Vor ungefähr fünfundzwanzig Jahren schenkte mir meine Mutter zum Geburtstag ein impressionistisches Gemälde: ein Teenager, der in blau-violetten Strichen Flöte spielt. Mama ist weg, und das Porträt hängt bei mir in meinem Büro. Ich habe lange nicht verstanden, ob das Bild etwas mit mir zu tun hat. Und es sieht so aus, als hätte ich die Antwort gefunden.
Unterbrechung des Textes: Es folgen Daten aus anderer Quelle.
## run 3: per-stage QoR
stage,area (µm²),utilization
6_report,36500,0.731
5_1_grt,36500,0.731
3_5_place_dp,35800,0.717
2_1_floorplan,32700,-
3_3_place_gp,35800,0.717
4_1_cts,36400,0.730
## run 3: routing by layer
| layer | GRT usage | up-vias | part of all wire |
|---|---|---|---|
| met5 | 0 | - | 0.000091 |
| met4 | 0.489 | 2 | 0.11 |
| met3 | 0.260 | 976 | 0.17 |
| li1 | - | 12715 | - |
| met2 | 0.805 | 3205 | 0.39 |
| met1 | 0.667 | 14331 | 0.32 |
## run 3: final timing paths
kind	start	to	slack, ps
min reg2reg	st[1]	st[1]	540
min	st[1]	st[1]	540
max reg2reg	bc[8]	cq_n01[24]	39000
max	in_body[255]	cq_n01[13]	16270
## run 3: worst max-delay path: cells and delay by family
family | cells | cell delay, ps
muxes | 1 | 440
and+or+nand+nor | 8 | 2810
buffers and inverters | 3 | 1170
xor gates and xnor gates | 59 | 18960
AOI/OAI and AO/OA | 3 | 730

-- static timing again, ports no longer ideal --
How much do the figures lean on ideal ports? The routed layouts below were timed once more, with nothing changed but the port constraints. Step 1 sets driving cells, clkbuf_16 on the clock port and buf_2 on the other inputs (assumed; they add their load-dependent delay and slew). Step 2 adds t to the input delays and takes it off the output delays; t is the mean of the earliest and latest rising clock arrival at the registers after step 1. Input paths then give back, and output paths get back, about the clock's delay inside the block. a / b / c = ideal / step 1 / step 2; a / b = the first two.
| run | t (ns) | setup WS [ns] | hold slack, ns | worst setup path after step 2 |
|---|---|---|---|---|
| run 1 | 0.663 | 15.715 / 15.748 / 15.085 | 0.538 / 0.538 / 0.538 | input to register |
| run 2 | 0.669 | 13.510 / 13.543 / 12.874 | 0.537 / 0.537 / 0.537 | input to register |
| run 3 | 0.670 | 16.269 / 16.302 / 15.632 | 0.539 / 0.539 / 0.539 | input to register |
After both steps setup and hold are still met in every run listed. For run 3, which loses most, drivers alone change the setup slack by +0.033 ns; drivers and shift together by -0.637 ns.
Context: an optimization exercise on an open-source flow, tuned for small area, a short achievable clock period and few clock cycles per item. The choices shown serve that exercise and are no tape-out recipe. Only simulation tests tie the RTL to the original design; equivalence was not proved.

## flow/design.v

```verilog
module aes_sbox (
  input  wire [7:0] a,
  output wire [7:0] y
);
  wire U0, U1, U2, U3, U4, U5, U6, U7;
  assign U0 = a[7];
  assign U1 = a[6];
  assign U2 = a[5];
  assign U3 = a[4];
  assign U4 = a[3];
  assign U5 = a[2];
  assign U6 = a[1];
  assign U7 = a[0];
  wire T1, T2, T3, T4, T5, T6, T7, T8, T9, T10, T11, T12, T13, T14, T15, T16, T17, T18, T19, T20, T21, T22, T23, T24, T25, T26, T27, M1, M2, M3, M4, M5, M6, M7, M8, M9, M10, M11, M12, M13, M14, M15, M16, M17, M18, M19, M20, M21, M22, M23, M24, M25, M26, M27, M28, M29, M30, M31, M32, M33, M34, M35, M36, M37, M38, M39, M40, M41, M42, M43, M44, M45, M46, M47, M48, M49, M50, M51, M52, M53, M54, M55, M56, M57, M58, M59, M60, M61, M62, M63, L0, L1, L2, L3, L4, L5, L6, L7, L8, L9, L10, L11, L12, L13, L14, L15, L16, L17, L18, L19, L20, L21, L22, L23, L24, L25, L26, L27, L28, L29, S0, S1, S2, S3, S4, S5, S6, S7;
  assign T1 = U0 ^ U3;
  assign T2 = U0 ^ U5;
  assign T3 = U0 ^ U6;
  assign T4 = U3 ^ U5;
  assign T5 = U4 ^ U6;
  assign T6 = T1 ^ T5;
  assign T7 = U1 ^ U2;
  assign T8 = U7 ^ T6;
  assign T9 = U7 ^ T7;
  assign T10 = T6 ^ T7;
  assign T11 = U1 ^ U5;
  assign T12 = U2 ^ U5;
  assign T13 = T3 ^ T4;
  assign T14 = T6 ^ T11;
  assign T15 = T5 ^ T11;
  assign T16 = T5 ^ T12;
  assign T17 = T9 ^ T16;
  assign T18 = U3 ^ U7;
  assign T19 = T7 ^ T18;
  assign T20 = T1 ^ T19;
  assign T21 = U6 ^ U7;
  assign T22 = T7 ^ T21;
  assign T23 = T2 ^ T22;
  assign T24 = T2 ^ T10;
  assign T25 = T20 ^ T17;
  assign T26 = T3 ^ T16;
  assign T27 = T1 ^ T12;
  assign M1 = T13 & T6;
  assign M2 = T23 & T8;
  assign M3 = T14 ^ M1;
  assign M4 = T19 & U7;
  assign M5 = M4 ^ M1;
  assign M6 = T3 & T16;
  assign M7 = T22 & T9;
  assign M8 = T26 ^ M6;
  assign M9 = T20 & T17;
  assign M10 = M9 ^ M6;
  assign M11 = T1 & T15;
  assign M12 = T4 & T27;
  assign M13 = M12 ^ M11;
  assign M14 = T2 & T10;
  assign M15 = M14 ^ M11;
  assign M16 = M3 ^ M2;
  assign M17 = M5 ^ T24;
  assign M18 = M8 ^ M7;
  assign M19 = M10 ^ M15;
  assign M20 = M16 ^ M13;
  assign M21 = M17 ^ M15;
  assign M22 = M18 ^ M13;
  assign M23 = M19 ^ T25;
  assign M24 = M22 ^ M23;
  assign M25 = M22 & M20;
  assign M26 = M21 ^ M25;
  assign M27 = M20 ^ M21;
  assign M28 = M23 ^ M25;
  assign M29 = M28 & M27;
  assign M30 = M26 & M24;
  assign M31 = M20 & M23;
  assign M32 = M27 & M31;
  assign M33 = M27 ^ M25;
  assign M34 = M21 & M22;
  assign M35 = M24 & M34;
  assign M36 = M24 ^ M25;
  assign M37 = M21 ^ M29;
  assign M38 = M32 ^ M33;
  assign M39 = M23 ^ M30;
  assign M40 = M35 ^ M36;
  assign M41 = M38 ^ M40;
  assign M42 = M37 ^ M39;
  assign M43 = M37 ^ M38;
  assign M44 = M39 ^ M40;
  assign M45 = M42 ^ M41;
  assign M46 = M44 & T6;
  assign M47 = M40 & T8;
  assign M48 = M39 & U7;
  assign M49 = M43 & T16;
  assign M50 = M38 & T9;
  assign M51 = M37 & T17;
  assign M52 = M42 & T15;
  assign M53 = M45 & T27;
  assign M54 = M41 & T10;
  assign M55 = M44 & T13;
  assign M56 = M40 & T23;
  assign M57 = M39 & T19;
  assign M58 = M43 & T3;
  assign M59 = M38 & T22;
  assign M60 = M37 & T20;
  assign M61 = M42 & T1;
  assign M62 = M45 & T4;
  assign M63 = M41 & T2;
  assign L0 = M61 ^ M62;
  assign L1 = M50 ^ M56;
  assign L2 = M46 ^ M48;
  assign L3 = M47 ^ M55;
  assign L4 = M54 ^ M58;
  assign L5 = M49 ^ M61;
  assign L6 = M62 ^ L5;
  assign L7 = M46 ^ L3;
  assign L8 = M51 ^ M59;
  assign L9 = M52 ^ M53;
  assign L10 = M53 ^ L4;
  assign L11 = M60 ^ L2;
  assign L12 = M48 ^ M51;
  assign L13 = M50 ^ L0;
  assign L14 = M52 ^ M61;
  assign L15 = M55 ^ L1;
  assign L16 = M56 ^ L0;
  assign L17 = M57 ^ L1;
  assign L18 = M58 ^ L8;
  assign L19 = M63 ^ L4;
  assign L20 = L0 ^ L1;
  assign L21 = L1 ^ L7;
  assign L22 = L3 ^ L12;
  assign L23 = L18 ^ L2;
  assign L24 = L15 ^ L9;
  assign L25 = L6 ^ L10;
  assign L26 = L7 ^ L9;
  assign L27 = L8 ^ L10;
  assign L28 = L11 ^ L14;
  assign L29 = L11 ^ L17;
  assign S0 = L6 ^ L24;
  assign S1 = ~(L16 ^ L26);
  assign S2 = ~(L19 ^ L28);
  assign S3 = L6 ^ L21;
  assign S4 = L20 ^ L22;
  assign S5 = L25 ^ L29;
  assign S6 = ~(L13 ^ L27);
  assign S7 = ~(L6 ^ L23);
  assign y = {S0, S1, S2, S3, S4, S5, S6, S7};
endmodule
module aes_cmac256 (
  input  wire         clk,
  input  wire         rst,         
  output wire         in_ready,    
  input  wire         key_valid,
  input  wire [255:0] key,
  input  wire         blk_valid,
  input  wire [127:0] blk_data,
  input  wire         blk_last,
  input  wire [4:0]   blk_len,     
  output reg          tag_valid,
  output wire [127:0] tag
);
  reg [255:0] key_r;      
  reg [127:0] k1;         
  reg [127:0] st;         
  reg [255:0] kw;         
  reg [3:0]   rnd;        
  reg         busy;       
  reg         kstart;     
  reg         is_sub;     
  reg         is_last;    
  wire fin = busy && (rnd == 4'd14);
  assign in_ready = (!busy && !kstart) || (fin && !is_last);
  wire hs_key = key_valid && in_ready;
  wire hs_blk = blk_valid && in_ready;
  assign tag = st;
  function automatic [127:0] dbl(input [127:0] x);
    dbl = {x[126:0], 1'b0} ^ (x[127] ? 128'h87 : 128'h0);
  endfunction
  function automatic [7:0] xtime(input [7:0] b);
    xtime = {b[6:0], 1'b0} ^ (b[7] ? 8'h1b : 8'h00);
  endfunction
  function automatic [31:0] mix_col(input [31:0] c);
    reg [7:0] a0, a1, a2, a3, s;
    begin
      a0 = c[31:24]; a1 = c[23:16]; a2 = c[15:8]; a3 = c[7:0];
      s = a0 ^ a1 ^ a2 ^ a3;
      mix_col[31:24] = a0 ^ s ^ xtime(a0 ^ a1);
      mix_col[23:16] = a1 ^ s ^ xtime(a1 ^ a2);
      mix_col[15:8]  = a2 ^ s ^ xtime(a2 ^ a3);
      mix_col[7:0]   = a3 ^ s ^ xtime(a3 ^ a0);
    end
  endfunction
  function automatic [127:0] pad_block(input [127:0] d, input [4:0] len);
    integer i;
    begin
      for (i = 0; i < 16; i = i + 1) begin
        if (i < len)
          pad_block[127-8*i -: 8] = d[127-8*i -: 8];
        else if (i == len)
          pad_block[127-8*i -: 8] = 8'h80;
        else
          pad_block[127-8*i -: 8] = 8'h00;
      end
    end
  endfunction
  wire [127:0] sb;
  genvar g;
  generate
    for (g = 0; g < 16; g = g + 1) begin : g_sbox
      aes_sbox u_sbox (.a(st[127-8*g -: 8]), .y(sb[127-8*g -: 8]));
    end
  endgenerate
  wire [127:0] sr;
  generate
    for (g = 0; g < 16; g = g + 1) begin : g_shift
      localparam integer R = g % 4;
      localparam integer C = g / 4;
      localparam integer SRC = R + 4 * ((C + R) % 4);
      assign sr[127-8*g -: 8] = sb[127-8*SRC -: 8];
    end
  endgenerate
  wire [127:0] mc = {mix_col(sr[127:96]), mix_col(sr[95:64]),
                     mix_col(sr[63:32]),  mix_col(sr[31:0])};
  wire [127:0] rk     = kw[127:0];
  wire [127:0] mid_out = mc ^ rk;    
  wire [127:0] fin_out = sr ^ rk;    
  wire [31:0] last_w = kw[31:0];
  wire        rot    = rnd[0];     
  wire [31:0] sub_in = rot ? {last_w[23:0], last_w[31:24]} : last_w;
  wire [31:0] sub_out;
  generate
    for (g = 0; g < 4; g = g + 1) begin : g_ksbox
      aes_sbox u_sbox (.a(sub_in[31-8*g -: 8]), .y(sub_out[31-8*g -: 8]));
    end
  endgenerate
  reg [7:0] rcon;
  always @(*) begin
    case (rnd)
      4'd1:  rcon = 8'h01;
      4'd3:  rcon = 8'h02;
      4'd5:  rcon = 8'h04;
      4'd7:  rcon = 8'h08;
      4'd9:  rcon = 8'h10;
      4'd11: rcon = 8'h20;
      4'd13: rcon = 8'h40;
      default: rcon = 8'h00;
    endcase
  end
  wire [31:0] t  = sub_out ^ {rcon, 24'h0};
  wire [31:0] n0 = kw[255:224] ^ t;
  wire [31:0] n1 = kw[223:192] ^ n0;
  wire [31:0] n2 = kw[191:160] ^ n1;
  wire [31:0] n3 = kw[159:128] ^ n2;
  wire         full_blk = (blk_len == 5'd16);
  wire         use_k1   = blk_last && full_blk;
  wire         use_k2   = blk_last && !full_blk;
  wire [127:0] p_blk    = blk_last ? pad_block(blk_data, blk_len) : blk_data;
  wire [127:0] k2       = dbl(k1);
  wire [127:0] mask_r   = (use_k1 ? k1 : 128'h0) ^ (use_k2 ? k2 : 128'h0);
  wire [127:0] in_base  = p_blk ^ key_r[255:128];
  wire [127:0] l1       = dbl(fin_out);
  wire [127:0] l2       = dbl(l1);
  wire [127:0] fin_term = is_sub ? ((use_k1 ? l1 : 128'h0) ^ (use_k2 ? l2 : 128'h0))
                                 : (fin_out ^ mask_r);
  wire         chain_ok  = !is_sub && !is_last;
  wire [127:0] idle_term = (chain_ok ? st : 128'h0) ^ mask_r;
  always @(posedge clk) begin
    tag_valid <= 1'b0;
    if (rst) begin
      busy    <= 1'b0;
      kstart  <= 1'b0;
      is_last <= 1'b1;
    end else begin
      kstart <= hs_key;
      if (hs_key)
        key_r <= key;
      if (fin && is_sub)
        k1 <= dbl(fin_out);
      if (busy && !fin) begin
        st  <= mid_out;
        kw  <= {kw[127:0], n0, n1, n2, n3};
        rnd <= rnd + 4'd1;
      end else begin
        kw  <= key_r;
        rnd <= 4'd1;
        if (fin) begin
          tag_valid <= is_last && !is_sub;
          if (hs_blk)
            st <= fin_term ^ in_base;
          else
            st <= fin_out;
        end else if (kstart) begin
          st <= key_r[255:128];         
        end else if (hs_blk) begin
          st <= idle_term ^ in_base;
        end
        busy <= kstart || hs_blk;
        if (kstart) begin
          is_sub  <= 1'b1;
          is_last <= 1'b0;
        end else if (hs_blk) begin
          is_sub  <= 1'b0;
          is_last <= blk_last;
        end
      end
    end
  end
endmodule
```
Ich hatte lange Zeit eine indische Bansuri-Flöte liegen gelassen, geschnitzt, schwer – sie wurde mir von einem Freund geschenkt, der orientalische Praktiken liebte. Während ich, wie viele andere auch, isoliert saß, fehlte mir schmerzlich die Freiheit. Was könnte es geben? Irgendwie fiel mein Blick auf die Flöte: Es wäre cool, sie spielen zu lernen!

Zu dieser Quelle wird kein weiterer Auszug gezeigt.